Sikap bungkam ini semakin memperkuat keraguan publik terhadap transparansi pengelolaan anggaran publik.
Upaya konfirmasi yang dilakukan oleh tim pesisirbertuah.com melalui pesan WhatsApp telah dilakukan berulang kali, namun tidak mendapatkan respons atau tanggapan sedikit pun dari Samri, A.MD.

Sikap ini dinilai tidak menghargai upaya media dalam menjalankan fungsi kontrol sosial dan hak masyarakat untuk mendapatkan informasi yang jelas dan akurat.
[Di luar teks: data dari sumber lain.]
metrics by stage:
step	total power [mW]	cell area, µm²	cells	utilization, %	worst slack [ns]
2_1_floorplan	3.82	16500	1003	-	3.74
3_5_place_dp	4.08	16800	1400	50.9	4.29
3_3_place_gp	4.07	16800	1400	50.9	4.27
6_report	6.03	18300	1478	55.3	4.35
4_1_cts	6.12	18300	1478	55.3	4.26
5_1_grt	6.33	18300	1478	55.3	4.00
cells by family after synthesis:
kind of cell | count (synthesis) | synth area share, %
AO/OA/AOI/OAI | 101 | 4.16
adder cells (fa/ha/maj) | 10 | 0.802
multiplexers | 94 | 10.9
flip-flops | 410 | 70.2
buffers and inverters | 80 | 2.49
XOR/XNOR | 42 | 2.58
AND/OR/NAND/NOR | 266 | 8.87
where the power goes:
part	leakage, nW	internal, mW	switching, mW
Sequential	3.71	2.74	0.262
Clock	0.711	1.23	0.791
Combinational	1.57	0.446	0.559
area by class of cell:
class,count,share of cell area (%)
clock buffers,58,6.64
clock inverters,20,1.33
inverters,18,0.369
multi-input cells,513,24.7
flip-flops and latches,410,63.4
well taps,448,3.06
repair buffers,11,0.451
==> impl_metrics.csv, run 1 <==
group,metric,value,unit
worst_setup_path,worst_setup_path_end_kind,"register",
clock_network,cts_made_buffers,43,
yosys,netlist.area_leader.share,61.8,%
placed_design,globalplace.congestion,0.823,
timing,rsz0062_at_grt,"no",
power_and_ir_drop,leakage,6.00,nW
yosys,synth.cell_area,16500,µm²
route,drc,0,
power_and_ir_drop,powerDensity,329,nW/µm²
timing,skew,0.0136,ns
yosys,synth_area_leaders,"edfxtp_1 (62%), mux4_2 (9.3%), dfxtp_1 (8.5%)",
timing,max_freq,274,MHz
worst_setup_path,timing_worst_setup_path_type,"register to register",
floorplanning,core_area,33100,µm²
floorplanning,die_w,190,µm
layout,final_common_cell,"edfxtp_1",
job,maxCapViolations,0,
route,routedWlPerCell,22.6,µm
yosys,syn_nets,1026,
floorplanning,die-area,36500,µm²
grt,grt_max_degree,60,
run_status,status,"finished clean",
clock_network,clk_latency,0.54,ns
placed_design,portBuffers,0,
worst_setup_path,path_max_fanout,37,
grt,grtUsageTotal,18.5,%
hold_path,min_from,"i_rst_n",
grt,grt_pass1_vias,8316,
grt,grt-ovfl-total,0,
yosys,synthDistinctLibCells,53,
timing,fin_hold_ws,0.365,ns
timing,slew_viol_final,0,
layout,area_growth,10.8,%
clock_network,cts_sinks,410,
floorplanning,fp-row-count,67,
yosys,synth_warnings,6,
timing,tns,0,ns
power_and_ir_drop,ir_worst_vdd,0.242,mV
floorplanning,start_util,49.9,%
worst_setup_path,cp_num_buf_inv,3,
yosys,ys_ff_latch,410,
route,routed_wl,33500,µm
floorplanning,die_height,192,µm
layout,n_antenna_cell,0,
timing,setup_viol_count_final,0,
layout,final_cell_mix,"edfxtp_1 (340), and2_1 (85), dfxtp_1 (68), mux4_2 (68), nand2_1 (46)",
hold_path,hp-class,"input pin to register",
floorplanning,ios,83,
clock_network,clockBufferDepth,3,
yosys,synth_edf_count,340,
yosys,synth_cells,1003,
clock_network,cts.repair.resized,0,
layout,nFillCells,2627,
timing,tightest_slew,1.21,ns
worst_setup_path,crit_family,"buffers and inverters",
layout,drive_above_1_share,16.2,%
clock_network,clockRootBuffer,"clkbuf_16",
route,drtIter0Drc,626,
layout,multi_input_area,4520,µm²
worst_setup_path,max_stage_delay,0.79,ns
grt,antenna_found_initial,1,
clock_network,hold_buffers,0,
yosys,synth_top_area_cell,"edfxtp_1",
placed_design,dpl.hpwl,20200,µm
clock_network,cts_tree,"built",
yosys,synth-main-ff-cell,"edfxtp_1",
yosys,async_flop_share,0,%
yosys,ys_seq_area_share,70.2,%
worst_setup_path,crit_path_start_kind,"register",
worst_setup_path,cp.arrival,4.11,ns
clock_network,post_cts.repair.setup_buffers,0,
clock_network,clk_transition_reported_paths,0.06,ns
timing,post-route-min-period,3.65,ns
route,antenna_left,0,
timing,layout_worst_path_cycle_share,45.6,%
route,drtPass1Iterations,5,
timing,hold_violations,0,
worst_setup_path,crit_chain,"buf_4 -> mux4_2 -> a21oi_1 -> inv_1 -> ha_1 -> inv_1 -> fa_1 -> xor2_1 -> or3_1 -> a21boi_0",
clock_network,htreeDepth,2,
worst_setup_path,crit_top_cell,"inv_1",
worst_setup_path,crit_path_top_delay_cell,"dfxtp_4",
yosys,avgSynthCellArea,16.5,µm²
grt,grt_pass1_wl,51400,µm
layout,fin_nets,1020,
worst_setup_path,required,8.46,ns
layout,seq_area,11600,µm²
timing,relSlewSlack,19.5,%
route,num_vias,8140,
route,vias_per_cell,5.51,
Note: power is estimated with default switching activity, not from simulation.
“Kami telah berupaya menghubungi Penghulu Samri, A.MD, melalui pesan WhatsApp secara intensif, namun tidak ada respons sama sekali. Sikap ini sangat disayangkan dan menimbulkan pertanyaan besar mengenai komitmen beliau terhadap transparansi dan akuntabilitas,” ungkap, Andredaeng,. pimret pesisirbertuah.com.
Dana ketahanan pangan merupakan anggaran yang sangat krusial untuk memastikan ketersediaan pangan yang cukup dan terjangkau bagi masyarakat, terutama di tengah kondisi ekonomi yang penuh tantangan.
Pengelolaan dana ini harus dilakukan secara terbuka dan dapat dipertanggungjawabkan kepada publik.
Ketidakjelasan informasi mengenai penggunaan dana ketahanan pangan dapat menimbulkan kecurigaan dan keresahan di kalangan masyarakat. Oleh karena itu, pesisirbertuah.com mendesak Penghulu Samri, A.MD, untuk segera memberikan penjelasan yang komprehensif dan transparan.
“Kami akan terus mengawal isu ini dan meminta pihak-pihak terkait untuk bertanggung jawab. Masyarakat memiliki hak untuk mengetahui bagaimana dana publik digunakan dan apakah penggunaannya sudah sesuai dengan peruntukannya. Sikap acuh tak acuh seperti ini tidak bisa dibiarkan,” tegas Andredaeng,..
Sikap bungkam Penghulu Samri, A.MD, ini semakin memperkuat sorotan publik terhadap transparansi dan akuntabilitas pengelolaan dana publik di Pematang Ibul. Pesisirbertuah.com akan terus menggali informasi dan mengungkap fakta terkait penggunaan dana ketahanan pangan di wilayah tersebut.